Business Intelligence Network
business intelligence resources

Blog: Dan E. Linstedt

« Disk and VLDW: What you need, can use | Main | Database Specifics: VLDW & Switches, making it work »

Databases and VLDW: Petabyte Scalability

If you've been following along, you've noticed that I've been writing about Terabyte (50+) to Petabyte levels. In this entry, it's no different. I'll discuss database engines generically, and their usage as a VLDB component. I'll use another entry to discuss appliances (separately) that contain embedded database engines. Databases all have their quirks and notions, but there are some generalities that simply stick - that you cannot ignore, that most people have ignored over the years... I'll try to dispell these false-hoods, and bring the truth to the table.

What are the issues around BIG DATA and RDBMS engines, especially when it comes to VLDW (Data warehousing)?

1. Most database engines do _not_ support temporal mathematics within their query optimizers. The issue? EDW's contain TEMPORAL data!!
2. Most database engines do _not_ work well with NATURAL BUSINESS KEYS. The issue? Data warehousing SHOULD be all about the business and the business keys.
3. Most database engines perform in-memory caching. The issue? They cannot handle the volume of data that needs to be "compressed/cached/stored/referenced" in RAM when we get into VLDW.
4. Most database engines were WRITTEN (core engine that is) for OLTP (transaction processing), with EDW's as an after-thought, an add-on to meet growing demand. The issue? This _severely_ limits performance of the optimizers, and often lacks parallelism when needed by the queries.
5. Most database engines CANNOT handle FAST/PARALLEL updates. This is a REQUIREMENT of a star-schema, or any "data distribution system", or ODS. (see my comment about deletes, I'm not talking about one single mass-update...)
6. Most database engines CANNOT perform FAST/PARALLEL deletes. I'm not talking about a single grouped delete statement, I'm talking about 100,000 individual row specificiation deletes - there's no "fast interface" in which to QUEUE the data set/keys/where clauses, and run these in parallel.
7. Most database engines DO NOT provide an EASY way to compare column values on a row by row basis IN BULK, FAST LOADING. The don't even address duplicates on the incomming stream... The problem? 90% or better of the incomming data within a VLDW usually HAS duplicates, even if the source system/source CDC engine told us that there's an update.
8. Most database engines DO NOT provide row-based temporal compression/expansion, especially while keeping the data set useful. The problem? Very large data sets can usually be compressed (according to flat-file compression rates I get on incomming sets) anywhere between 60% and 90% for structured data. This could significantly improve performance.
9. Most database engines DO NOT tell you that the DISK I/O performance is too slow.
10. Most DBMS engines DO NOT automatically select "parallel paths" to the disk, nor do they (when the install) profile the system enough to figure out WHERE to put logs/temp and data.

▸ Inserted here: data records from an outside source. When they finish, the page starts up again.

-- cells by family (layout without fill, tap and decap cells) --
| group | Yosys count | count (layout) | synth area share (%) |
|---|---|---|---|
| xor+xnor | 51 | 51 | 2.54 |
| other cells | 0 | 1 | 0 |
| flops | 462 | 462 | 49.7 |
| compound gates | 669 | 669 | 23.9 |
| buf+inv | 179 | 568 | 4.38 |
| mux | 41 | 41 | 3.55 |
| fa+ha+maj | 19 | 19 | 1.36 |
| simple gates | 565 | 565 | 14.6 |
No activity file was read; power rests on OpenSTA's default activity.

* Appliances answer some of these questions for us... Others are "managing persons" related...

Ok, common operator/installation flaws or mistakes we make...

1. Allowing Default Installation parameters to RULE the instance. If you have 40GB of RAM, and 18 CPU's when you install, the RDBMS engine installer will setup to use 100% of the available resources IF or WHEN pushed to the load limit. The PROBLEM with this, is that there is NO ROOM for the operating system to breathe under load, and when your in a VLDW, you've always got LOAD!! (usually). The solution? Set the database to be 1/2 or possibly 80% of the available resources. ALWAYS leave 20% available for other applications INCLUDING the operating system. THEN tune the database to effectively use all 100% of that "80%" of the hardware when pushed to operating limits.

2. Installing "more than one" instance of a single database engine on an underpowered server. Typically too many people make this mistake in the name of "recovery" or "fault-tolerance." This is a problem, it not only eats up the resources, but does NOT handle fault-tolerance very well. Why? because what usually fails are the hardware/networking layers, or the CPU's quickly become over-loaded and rebooting the machine is necessary. PLEASE PLEASE PLEASE in a VLDW system, Consolodate the "instances" to a SINGLE instance, multiple databases, and manage a core set of services. The exceptions to this rule are: Teradata, and IBM DB2 which is smart enough to know to launch only ONE set of core-operating services.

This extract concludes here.